Scenes from "The Office" Halloween episode of 2016

  1. Dwight rides in on a horse as shirtless Vladimir Putin. "I fear one man in this world, and in channeling that man, I eliminate that fear."
  2. Kelly dresses as sexy Ruth Bader Ginsburg. "She's the Beyoncé of the Supreme Court. I thought about going as Beyoncé Beyoncé, but I would NEVER forgive Jay Z, so it would look like I was trying too hard."
  3. Creed sees Kelly's costume. Wistfully: "I knew Ruth Bader. Oh, yes. Ruthie girl. You never forget the one that got away."
  4. Kevin is Ken Bone. He repeatedly welcomes others to the Bone Zone, cannot keep a straight face.
  5. Angela, a pilgrim, covets the neck doily on Kelly's costume. Kelly refuses to say where she got it unless granted veto power on the Party Planning Committee.

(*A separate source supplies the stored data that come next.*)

--- config.mk ---
export PLATFORM = sky130hd
export DESIGN_NAME = clk_div_multi_flat
export DESIGN_NICKNAME = d
export VERILOG_FILES = /design/src/rtl/clk_div_multi_if.sv /design/src/rtl/clk_div_multi.sv /design/src/flat_wrapper.sv
export SDC_FILE = /design/constraint.sdc
export NUM_CORES = 1
export LEC_CHECK = 0
export BUFFER_PORTS_ARGS = -buffer_cell sky130_fd_sc_hd__buf_2
export CORE_MARGIN = 2
export CORE_UTILIZATION = 30
export CTS_CLUSTER_DIAMETER = 50
export DETAILED_ROUTE_END_ITERATION = 10
export PLACE_DENSITY_LB_ADDON = 0.05
export SLEW_MARGIN = 20
export SYNTH_ARGS = -nofsm -noshare
export SYNTH_HDL_FRONTEND = slang
export SYNTH_SLANG_ARGS = --single-unit
--- constraint.sdc ---
create_clock -name clk_in -period 5.2 [get_ports clk_in]
set_input_delay 0.52 -clock clk_in [delete_from_list [all_inputs] [get_ports clk_in]]
set_output_delay 0.52 -clock clk_in [all_outputs]
set_load 0.01 [all_outputs]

  6. Jim and Pam dress as the rabbit and fox from Zootopia. Dwight, in disgust: "Please, Jim. You don't know the first thing about foxes!" Jim has memorized dozens of fox facts.
  7. Michael is Anthony Weiner. Gleefully: "I have waited YEARS for Anthony Weiner to be topical in October. When I saw the boner photo with his little kid lying next to him, I was so happy."

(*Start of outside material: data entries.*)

## config.mk

```make
export PLATFORM = sky130hd
export DESIGN_NAME = mem_port_arbiter
export DESIGN_NICKNAME = d
export VERILOG_FILES = /design/src/rtl/mem_port_arbiter_pkg.sv /design/src/rtl/mem_lane_align.sv /design/src/rtl/mem_port_arbiter.sv
export SDC_FILE = /design/constraint.sdc
export NUM_CORES = 1
export LEC_CHECK = 0
export CELL_PAD_IN_SITES_DETAIL_PLACEMENT = 1
export CELL_PAD_IN_SITES_GLOBAL_PLACEMENT = 2
export CORE_UTILIZATION = 25
export DETAILED_ROUTE_END_ITERATION = 10
export GPL_TIMING_DRIVEN = 0
export PLACE_DENSITY = 0.88
export SYNTH_ARGS = -nofsm -noshare
export SYNTH_HDL_FRONTEND = slang
export SYNTH_SLANG_ARGS = --single-unit
export TNS_END_PERCENT = 1
```

## constraint.sdc

```tcl
create_clock -name clk -period 2.7 [get_ports clk]
set_clock_uncertainty 0.2 [all_clocks]
set_input_delay 0.54 -clock clk [delete_from_list [all_inputs] [get_ports clk]]
set_output_delay 0.54 -clock clk [all_outputs]
set_load 0.01 [all_outputs]
```

## src/rtl/mem_port_arbiter_pkg.sv

```systemverilog
// Shared types for the fetch / load-store memory port arbiter.
package mem_port_arbiter_pkg;

    typedef enum logic [1:0] {
        IDLE = 2'd0,
        REQ  = 2'd1,
        WAIT = 2'd2,
        ERR  = 2'd3
    } arb_state_t;

    typedef enum logic {
        FETCH = 1'b0,
        DATA  = 1'b1
    } arb_owner_t;

    localparam int BYTE_LANES = 4;

endpackage

```

## src/rtl/mem_lane_align.sv

```systemverilog
// Byte-lane steering between the 32-bit memory bus and byte/word data accesses.
module mem_lane_align
    import mem_port_arbiter_pkg::*;
#(
    parameter int DATA_W = 32
)(
    input  logic                  i_byte,
    input  logic [1:0]            i_lane,
    input  logic [DATA_W-1:0]     i_wdata,
    input  logic [DATA_W-1:0]     i_rdata,
    output logic [BYTE_LANES-1:0] o_be,
    output logic [DATA_W-1:0]     o_wdata,
    output logic [DATA_W-1:0]     o_rdata
);

    logic [DATA_W-1:0] w_rshift;

    always_comb begin
        w_rshift = i_rdata >> {i_lane, 3'b000};
        if (i_byte) begin
            o_be    = BYTE_LANES'(1) << i_lane;
            o_wdata = {BYTE_LANES{i_wdata[7:0]}};
            o_rdata = {{(DATA_W-8){1'b0}}, w_rshift[7:0]};
        end else begin
            o_be    = '1;
            o_wdata = i_wdata;
            o_rdata = i_rdata;
        end
    end

endmodule

```

## src/rtl/mem_port_arbiter.sv

```systemverilog
// Shares one memory port between instruction fetch and load/store, one transaction in flight.
//
// state | meaning
// IDLE  | no transaction; grants are issued combinationally this cycle
// REQ   | mem_req held with a stable payload until mem_gnt
// WAIT  | waiting for mem_rvalid; response registered to the owner
// ERR   | misaligned word access; error response next cycle, memory untouched
module mem_port_arbiter
    import mem_port_arbiter_pkg::*;
#(
    parameter int ADDR_W     = 32,
    parameter int DATA_W     = 32,
    parameter int MAX_STREAK = 4
)(
    input  logic                  clk,
    input  logic                  rst_n,
    input  logic                  if_req,
    input  logic [ADDR_W-1:0]     if_addr,
    output logic                  if_gnt,
    output logic                  if_rvalid,
    output logic [DATA_W-1:0]     if_rdata,
    input  logic                  d_req,
    input  logic                  d_we,
    input  logic                  d_byte,
    input  logic [ADDR_W-1:0]     d_addr,
    input  logic [DATA_W-1:0]     d_wdata,
    output logic                  d_gnt,
    output logic                  d_rvalid,
    output logic [DATA_W-1:0]     d_rdata,
    output logic                  d_err,
    input  logic                  flush,
    output logic                  mem_req,
    output logic                  mem_we,
    output logic [BYTE_LANES-1:0] mem_be,
    output logic [ADDR_W-1:0]     mem_addr,
    output logic [DATA_W-1:0]     mem_wdata,
    input  logic                  mem_gnt,
    input  logic                  mem_rvalid,
    input  logic [DATA_W-1:0]     mem_rdata
);

    localparam logic [3:0]        STREAK_MAX = 4'(MAX_STREAK);
    localparam logic [ADDR_W-1:0] WORD_MASK  = ~ADDR_W'(3);

    arb_state_t            r_state;
    arb_owner_t            r_owner;
    logic [3:0]            r_streak;
    logic                  r_drop;
    logic                  r_byte;
    logic [1:0]            r_lane;
    logic                  r_if_rvalid;
    logic [DATA_W-1:0]     r_if_rdata;
    logic                  r_d_rvalid;
    logic [DATA_W-1:0]     r_d_rdata;
    logic                  r_d_err;
    logic                  r_mem_req;
    logic                  r_mem_we;
    logic [BYTE_LANES-1:0] r_mem_be;
    logic [ADDR_W-1:0]     r_mem_addr;
    logic [DATA_W-1:0]     r_mem_wdata;

    logic                  w_idle;
    logic                  w_pick_fetch;
    logic                  w_pick_data;
    logic                  w_misalign;
    logic                  w_al_byte;
    logic [1:0]            w_al_lane;
    logic [BYTE_LANES-1:0] w_be;
    logic [DATA_W-1:0]     w_wdata;
    logic [DATA_W-1:0]     w_rdata;

    // Grants are gated by rst_n so nothing is accepted while reset is asserted.
    assign w_idle       = rst_n && (r_state == IDLE);
    assign w_pick_fetch = w_idle && if_req && !flush && (!d_req || r_streak == STREAK_MAX);
    assign w_pick_data  = w_idle && d_req && !w_pick_fetch;
    assign w_misalign   = !d_byte && (d_addr[1:0] != 2'b00);

    // Lane logic sees the live request in IDLE and the latched access afterwards.
    assign w_al_byte = (r_state == IDLE) ? d_byte      : r_byte;
    assign w_al_lane = (r_state == IDLE) ? d_addr[1:0] : r_lane;

    mem_lane_align #(.DATA_W(DATA_W)) u_lane_align (
        .i_byte  (w_al_byte),
        .i_lane  (w_al_lane),
        .i_wdata (d_wdata),
        .i_rdata (mem_rdata),
        .o_be    (w_be),
        .o_wdata (w_wdata),
        .o_rdata (w_rdata)
    );

    always_ff @(posedge clk or negedge rst_n) begin
        if (!rst_n) begin
            r_state     <= IDLE;
            r_owner     <= FETCH;
            r_streak    <= '0;
            r_drop      <= 1'b0;
            r_byte      <= 1'b0;
            r_lane      <= '0;
            r_if_rvalid <= 1'b0;
            r_if_rdata  <= '0;
            r_d_rvalid  <= 1'b0;
            r_d_rdata   <= '0;
            r_d_err     <= 1'b0;
            r_mem_req   <= 1'b0;
            r_mem_we    <= 1'b0;
            r_mem_be    <= '0;
            r_mem_addr  <= '0;
            r_mem_wdata <= '0;
        end else begin
            r_if_rvalid <= 1'b0;
            r_d_rvalid  <= 1'b0;
            r_d_err     <= 1'b0;

            if (!if_req || w_pick_fetch) begin
                r_streak <= '0;
            end else if (w_pick_data && r_streak != STREAK_MAX) begin
                r_streak <= r_streak + 4'd1;
            end

            case (r_state)
                IDLE: begin
                    r_drop <= 1'b0;
                    if (w_pick_fetch) begin
                        r_owner     <= FETCH;
                        r_state     <= REQ;
                        r_mem_req   <= 1'b1;
                        r_mem_we    <= 1'b0;
                        r_mem_be    <= '1;
                        r_mem_addr  <= if_addr & WORD_MASK;
                        r_mem_wdata <= '0;
                    end else if (w_pick_data) begin
                        r_owner <= DATA;
                        r_byte  <= d_byte;
                        r_lane  <= d_addr[1:0];
                        if (w_misalign) begin
                            r_state <= ERR;
                        end else begin
                            r_state     <= REQ;
                            r_mem_req   <= 1'b1;
                            r_mem_we    <= d_we;
                            r_mem_be    <= w_be;
                            r_mem_addr  <= d_addr & WORD_MASK;
                            r_mem_wdata <= w_wdata;
                        end
                    end
                end
                REQ: begin
                    if (r_owner == FETCH && flush) r_drop <= 1'b1;
                    if (mem_gnt) begin
                        r_mem_req <= 1'b0;
                        r_state   <= WAIT;
                    end
                end
                WAIT: begin
                    if (r_owner == FETCH && flush) r_drop <= 1'b1;
                    if (mem_rvalid) begin
                        r_state <= IDLE;
                        if (r_owner == FETCH) begin
                            // A flush landing on the response cycle also kills the fetch.
                            r_if_rvalid <= !(r_drop || flush);
                            r_if_rdata  <= mem_rdata;
                        end else begin
                            r_d_rvalid <= 1'b1;
                            r_d_rdata  <= r_mem_we ? '0 : w_rdata;
                        end
                    end
                end
                ERR: begin
                    r_d_rvalid <= 1'b1;
                    r_d_err    <= 1'b1;
                    r_d_rdata  <= '0;
                    r_state    <= IDLE;
                end
                default: r_state <= IDLE;
            endcase
        end
    end

    assign if_gnt    = w_pick_fetch;
    assign d_gnt     = w_pick_data;
    assign if_rvalid = r_if_rvalid;
    assign if_rdata  = r_if_rdata;
    assign d_rvalid  = r_d_rvalid;
    assign d_rdata   = r_d_rdata;
    assign d_err     = r_d_err;
    assign mem_req   = r_mem_req;
    assign mem_we    = r_mem_we;
    assign mem_be    = r_mem_be;
    assign mem_addr  = r_mem_addr;
    assign mem_wdata = r_mem_wdata;

endmodule

```

# Word level (Yosys, flattened, before mapping)
# Index checks and enable logic that the tools add are counted.
classes:
  n_addsub: 1
  eq_ne: 12
  shift: 2
  mux: 45
  bitwise: 2
  n_reduce_logical: 34
ops:
  columns: ["cell", "n"]
  rows:
  - ["2-to-1 mux 32 bit", 11]
  - ["one-hot mux 32 bit (2 select lines)", 1]
  - ["right shift 32 x 5 -> 8 bit", 1]
  - ["2-to-1 mux 4 bit", 6]
  - ["2-to-1 mux 1 bit", 17]
  - ["AND reduction 3 bit", 5]
  - ["2-to-1 mux 2 bit", 6]
  - ["nonzero test 2 bit", 6]
  - ["logical AND 1 bit", 9]
  - ["!= test 2 bit, second input constant", 4]
  - ["one-hot mux 2 bit (4 select lines)", 1]
  - ["logical NOT 1 bit", 6]
  - ["!= test 3 bit, second input constant", 2]
  - ["one-hot mux 1 bit (2 select lines)", 3]
  - ["adder 4 x 1 -> 4 bit, second input constant", 1]
  - ["== test 2 bit, second input constant", 2]
  - ["== test 4 x 3 -> 1 bit, second input constant", 1]
  - ["!= test 4 x 3 -> 1 bit, second input constant", 1]
  - ["AND reduction 2 bit", 2]
  - ["AND reduction 4 bit", 1]
  - ["left shift 1 x 2 -> 4 bit, first input constant", 1]
  - ["logical OR 1 bit", 3]
  - ["== test 2 x 1 -> 1 bit, second input constant", 1]
  - ["logical NOT 2 bit", 1]
  - ["3 further kinds", 4]
word_totals:
  register_bits: 148
  input_bits: 137
  out_inout_bits: 139
  elab_cells: 112

# Depth between registers and ports, before layout
# Gate-level depths: netlist of the first run.
logic_depth:
  word_depth: 10
  ltp_mapped: 9
  depth_no_buf: 7

# By module
# Synthesis of the first run repeated with hierarchy kept, for this count alone.
hier_totals:
  cells_unflattened: 733
  hier_area_um2: 7066.8
by_module_without_submodules:
  columns: ["mod", "n_inst", "cells_each", "area_each_um2", "seq_area_each_um2"]
  rows:
  - ["mem_port_arbiter", 1, 587, 6182.2, 3653.5]
  - ["mem_lane_align", 1, 146, 884.6, 0.0]

# Least setup slack after synthesis of the first run
# Ideal clock, no wire load.
synth_path:
  kind: "register -> output"
  start: "register r_streak[0]"
  end: "output port if_gnt"
  arrival_ns: 1.465
  required_ns: 1.960
  path_slack_ns: 0.495
  stages_incl_launch_ff: 8
  path_cell_list: "dfrtp_1 -> inv_1 -> ha_1 -> nand3b_4 -> a211o_1 -> buf_6 -> inv_1 -> buf_2"
synth_via:
  elab_chain_cells: 3
synth_rtl:
  columns: ["element", "line", "text"]
  rows:
  - ["start, declared", "mem_port_arbiter.sv:47", "logic [3:0] r_streak;"]
  - ["start signal, assigned", "mem_port_arbiter.sv:118", "r_streak <= r_streak + 4'd1;"]
  - ["== test 4 x 3 -> 1 bit", "mem_port_arbiter.sv:74", "assign w_pick_fetch = w_idle && if_req && !flush && (!d_req || r_streak == STREAK_MAX);"]
  - ["logical OR 1 bit", "mem_port_arbiter.sv:74", null]
  - ["logical AND 1 bit", "mem_port_arbiter.sv:74", null]
  - ["end, declared", "mem_port_arbiter.sv:19", "output logic if_gnt,"]
# Every way passes these cells.

# Worst setup path in the final report of the first run
layout_path:
  start: "register r_streak[0]"
  end: "output port d_gnt"
layout_via:
  elab_chain_cells: 5
layout_rtl:
  columns: ["element", "line", "text"]
  rows:
  - ["== test 4 x 3 -> 1 bit", "mem_port_arbiter.sv:74", null]
  - ["logical OR 1 bit", "mem_port_arbiter.sv:74", null]
  - ["logical AND 1 bit", "mem_port_arbiter.sv:74", null]
  - ["logical NOT 1 bit", "mem_port_arbiter.sv:75", "assign w_pick_data = w_idle && d_req && !w_pick_fetch;"]
  - ["logical AND 1 bit", "mem_port_arbiter.sv:75", null]
  - ["end, declared", "mem_port_arbiter.sv:27", "output logic d_gnt,"]
# Every way passes these cells.

==> flow_metrics.tcl, run 1 <==
set metrics [dict create \
    p_comb_share_pct 46.2 \
    grt_overflow 0 \
    switchingPower_mw 3.995 \
    placeableCoreArea_um2 25110 \
    cp_top_family "buffers and inverters" \
    finalCriticalPeriod_ns 2.639 \
    min_path_type "in2async" \
    grt_pass1_vias 6407 \
    outcome "completed" \
    die_w_um 161.7 \
    finalPower_mw 11.41 \
    max_stage_delay_ns 0.41 \
    cts_buffers 17 \
    fin_nets 1056 \
    fin_crit_sh_pct 97.74 \
    avgSynthCellArea_um2 10.54 \
    crit_fanout 5 \
    fin_ws_ns 0.06114 \
    swShare_pct 35.02 \
    ys_async_sr_fraction_pct 100.0 \
    num_vias 5863 \
    slew_violations 0 \
    maxCapViolations 0 \
    rows 58 \
    path_cells "inv_2, ha_4, nand3b_4, a211o_1, buf_6, nand2_4, inv_1, buf_2" \
    ys_seq_area_share_pct 57.28 \
    final-hold-violation-count 0 \
    fillers 2838 \
    rsz0062_at_grt "yes" \
    initial_utilization_pct 25.40 \
    grt.total_usage_pct 20.25 \
    critPathKind "reg2out" \
    worst_slew_pin_slew_ns 0.7180 \
    dieArea_um2 26160 \
    drt_iter0_drc 232 \
    required_ns 1.96 \
    grt_pass1_wl_um 39450 \
    power_density_nw_per_um2 1096 \
    cts_tree "done" \
    io_buffers 271 \
    pin_count 276 \
    hpwl_um 18630 \
    clk_latency_ns 0.42 \
    place_area_um2 9540 \
    critPathCaptureType "output pin" \
    synth-edff-count 0 \
    fin_area_um2 10410 \
    place_congestion 0.7866 \
    top_layer_used "met4" \
    place_worst_setup_slack_ns -1.111 \
    cts.sinks 146 \
    htree_levels 4 \
    drive_above_1_share_pct 15.35 \
    netlist_instances 605 \
    cts_root_buf "clkbuf_16" \
    startpoint_type "flip-flop" \
    p_int_mw 7.413 \
    synth_flop_cell "dfrtp_1" \
    wl_met2_um 13320 \
    yosysWarnings 0 \
    leakage_nw 4.483 \
    clock_tree.buffer_depth 2 \
    synth_area_leaders "dfrtp_1 57%, mux2_2 7.8%, nand2_1 7.4%" \
    fmax_ghz 0.3790 \
    grt_start_max_net_pins 54 \
    drt-pass1-iter-count 4 \
    ys_types 44 \
    setup_viol 0 \
    ant_nets 0 \
    vias_per_cell 4.664 \
    drc 0 \
    path_clk_slew_ns 0.06 \
    seqPwrFrac_pct 32.9 \
    drt_wl_total_um 26080 \
    wl_met3_um 1114 \
    tns_ns 0 \
    ys_ff_latch 146 \
    netlist.area_leader.share_pct 57.28 \
    die_h_um 161.7 \
    slew_headroom_pct 51.87 \
    yosys.area.top_type "dfrtp_1" \
    slowest_stage "dfrtp_1" \
    post_drt_wl_per_cell_um 20.75 \
    synth_area_um2 6379 \
    met1Wirelength_um 11030 \
    cp.arrival_ns 1.90 \
    power.clock.fraction_pct 20.9 \
    antenna_found_initial 0 \
    vdd.ir_drop.worst_mv 0.3630 \
    syn_to_final_growth_pct 63.12 \
    crit_buf_inv 4 \
]
repair_timing:
action                     CTS  global route
gates cloned                 2             0
resized for setup           21             8
hold buffers                 4             0
pin swaps                    2             1
setup buffers                8             3
hold endpoints to repair    53             0
setup endpoints to repair    2             7
cells in the final DEF (no fill, tap or decap), drive strengths merged, types with 2 or more instances in the layout:
cell type	instances
nor2	39
o211ai	2
a32oi	2
buf	47
conb	2
nor3	2
o22ai	10
clkinvlp	3
bufinv	2
nand3	7
a21oi	18
xor2	2
nand2	125
clkdlybuf4s50	267
bufbuf	2
inv	12
mux2	44
nor2b	6
a211o	2
and2	2
ha	6
dfrtp	146
o21ai	45
and3	2
mux2i	4
diode	2
clkinv	6
a22o	24
a31oi	52
clkbuf	30
nand2b	3
cell type report:
| cell class | instances | area (µm²) | share of cell area [%] |
|---|---|---|---|
| Clock inverter | 12 | 132.6 | 1.275 |
| Clock buffer | 19 | 452.9 | 4.353 |
| Sequential cell | 146 | 3654 | 35.11 |
| Timing Repair Buffer | 289 | 2975 | 28.60 |
| Inverter | 11 | 43.79 | 0.4209 |
| Antenna cell | 2 | 5.005 | 0.04810 |
| Tap cell | 330 | 412.9 | 3.968 |
| Multi-Input combinational cell | 408 | 2515 | 24.17 |
| Buffer | 40 | 214.0 | 2.056 |
worst min-delay path, cell delays in order:
cell,delay (ns)
buf_12,0.11
buf_16,0.11
buf_16,0.25
routing by layer:
metal,global-route usage [%],vias to the layer above
li1,-,2744
met3,4.009,37
met5,0,-
met2,35.31,139
met4,7.547,0
met1,24.66,2943
Yosys cell counts (7+ instances only):
cell type,n
mux2_2,44
a21oi_1,18
a31oi_1,52
dfrtp_1,146
inv_1,11
nand3_1,7
o21ai_1,9
nor2_1,38
a22o_1,24
o21ai_0,35
nand2_1,125
buf_2,23
clkbuf_1,11
o22ai_1,9
flip-flops by register name (all words and copies together), names as in the netlist, 2 cells and up:
register   flops
d_rdata       32
mem_wdata     32
r_state        2
mem_addr      30
r_streak       4
mem_be         4
if_rdata      32
r_lane         2
metrics by stage:
stage                     util (%)  hold WS, ns  instances
after global placement       37.87       0.2394       1207
final                        41.44     0.004431       1257
after floorplan                  -      0.04441        606
after CTS                    41.26      0.01315       1253
after global routing         41.42      0.01315       1255
after detailed placement     38.00       0.2481       1208
kinds of logic (layout without fill, tap and decap cells):
logic type	Yosys count	after routing	share of synthesized area, %
flops	146	146	57.28
simple gates	188	188	12.24
mux	48	48	8.592
buf+inv	52	371	3.982
other cells	1	4	0.05879
fa+ha+maj	6	6	1.177
compound gates	161	161	16.26
xor+xnor	3	3	0.4120
power groups by stage:
stage,sequential [mW],clock (mW),combinational (mW)
after floorplan,4.14,0,1.78
after global placement,3.73,0,5.06
after detailed placement,3.76,0,5.14
after CTS,3.75,2.45,5.28
after global routing,3.88,2.52,5.66
final,3.76,2.38,5.27
path summary, 6_finish.rpt:
path	startpoint	to	slack (ns)	depth (start not counted)
max reg2reg	r_state[0]	d_rdata[28]	0.18	9
max	r_streak[0]	d_gnt	0.06	8
min reg2reg	r_drop	if_rvalid	0.26	1
min	rst_n	if_rdata[20]	0.004	3
min in group clk	r_drop	if_rvalid	0.26	1
max in group asynchronous	rst_n	mem_addr[31]	1.49	4
(Power assumes the default switching activity.)
==> run 2: changes to the inputs <==
Settings changed: CTS_CLUSTER_SIZE from default to 10.
==> results of run 2 <==
Same layout as run 1: the final DEF is identical, and so are final timing and power.
==> edit, RTL diff (flow settings as in run 2) <==
Put one more register stage on the output `d_err`, without a reset. The value now appears one clock later. The other outputs are not delayed to match.
--- a/src/rtl/mem_port_arbiter.sv
+++ b/src/rtl/mem_port_arbiter.sv
@@ -183,7 +183,9 @@
     assign if_rdata  = r_if_rdata;
     assign d_rvalid  = r_d_rvalid;
     assign d_rdata   = r_d_rdata;
-    assign d_err     = r_d_err;
+    always_ff @(posedge clk) begin
+        d_err <= r_d_err;
+    end
     assign mem_req   = r_mem_req;
     assign mem_we    = r_mem_we;
     assign mem_be    = r_mem_be;
Formal check against the unedited RTL: not equivalent (a bounded check fails within 4 cycles, from zero or initial values and one cycle with rst_n low).
==> edit against run 2 <==
Synthesized area increased by 0.31%; worst setup slack improved by 0.014 ns; critical endpoint is now if_gnt; final cell count increased by 0.24%; final area increased by 0.76%; critical path depth decreased by 1; total power increased by 2.0%; sequential cell count increased by 1; sequential share of layout area decreased by 0.073 points; wire length decreased by 0.45%; non-clock buffer count increased by 3; register-to-register slack improved by 0.02 ns.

  8. Andy dresses as Dobby the House Elf. Speaking in a Dobby voice, he asks Michael for a sock. Michael, refusing to break character as Weiner, rebuffs each request. Andy corners him in the break room. Whispering: "Michael, I know it's you. I know it's your sock. I want it."
  9. Despite his costume, Michael misses every chance for "that's what she said". The entire office notices and various people set up the joke on purpose. Jim: "I've never liked pumpkin carving. I hate getting goo all over my hands." Michael: "Yes, same! My hands, the floor, walls – it gets everywhere. Makes me gag."

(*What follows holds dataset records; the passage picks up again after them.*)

### src/rtl/vga_timing_pkg.sv
// Shared 640x480@60 raster constants for the timing generator and the renderers.
package vga_timing_pkg;

  localparam int unsigned VGA_H_DISPLAY = 640;
  localparam int unsigned VGA_H_FRONT   = 16;
  localparam int unsigned VGA_H_SYNC    = 96;
  localparam int unsigned VGA_H_BACK    = 48;
  localparam int unsigned VGA_V_DISPLAY = 480;
  localparam int unsigned VGA_V_BOTTOM  = 10;
  localparam int unsigned VGA_V_SYNC    = 2;
  localparam int unsigned VGA_V_TOP     = 33;

  localparam int unsigned VGA_H_TOTAL =
      VGA_H_DISPLAY + VGA_H_FRONT + VGA_H_SYNC + VGA_H_BACK;
  localparam int unsigned VGA_V_TOTAL =
      VGA_V_DISPLAY + VGA_V_BOTTOM + VGA_V_SYNC + VGA_V_TOP;

  localparam logic SYNC_ACTIVE_LOW = 1'b0;

  localparam int unsigned POS_W = 10;

endpackage

### src/rtl/sync_delay_line.sv
// Enable-gated shift register with async active-low reset to a per-bit value.
module sync_delay_line #(
  parameter int unsigned      Width    = 3,
  parameter int unsigned      Depth    = 0,
  parameter logic [Width-1:0] ResetVal = '0
) (
  input  logic             clk,
  input  logic             rst_n,
  input  logic             ena,
  input  logic [Width-1:0] din,
  output logic [Width-1:0] dout
);

  if (Depth == 0) begin : g_bypass
    logic unused_ctrl;
    assign unused_ctrl = ^{clk, rst_n, ena};
    assign dout = din;
  end else begin : g_pipe
    logic [Width-1:0] stage_q [Depth];

    always_ff @(posedge clk or negedge rst_n) begin
      if (!rst_n) begin
        for (int i = 0; i < int'(Depth); i++) begin
          stage_q[i] <= ResetVal;
        end
      end else if (ena) begin
        stage_q[0] <= din;
        for (int i = 1; i < int'(Depth); i++) begin
          stage_q[i] <= stage_q[i-1];
        end
      end
    end

    assign dout = stage_q[Depth-1];
  end

endmodule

  10. Kelly bursts into tears when she sees Oscar dressed as RBG too. Oscar: "I'm a gay Mexican immigrant! Of course I'm going to be her! She's my hero!" Kelly: "Why couldn't you be a funny Mexican immigrant and be a taco bowl!" Oscar, to camera: "Dammit, that would've been better."
  11. Ryan is Ryan Lochte. "Names aside, you have to admit the similarities are striking. I know what it's like to be a wunderkind, to be misunderstood."
  12. Meredith dresses as Donald Trump. "You bet I'm voting for him. The guy tells it like it is. Everyone makes a big deal about the groping, but c'mon ladies! Live a little!"
  13. Stanley's wife spends hours making him a crossword puzzle costume. Stanley is excited to solve himself. Kevin spills coffee on Stanley, rendering several key clues unreadable.
  14. Darryl walks in as Prince. Andy starts singing "Purple Rain" a capella. Darryl, expecting this, retrieves a backup costume from his car.
  15. Phyllis, in a pantsuit, is Hillary Clinton. "Growing up, I never thought I could be a saleswoman, but look at me now. I hope little girls look to Hillary and believe they can be anything." Michael: "Women's pantsuits are disgusting. And that's not a sexist thing to say, because I've worn one. It's not sexism if you can tell women what it's like."
  16. Toby dresses as Harambe. Michael: "Don't tease us, Toby. We all wish you were actually dead."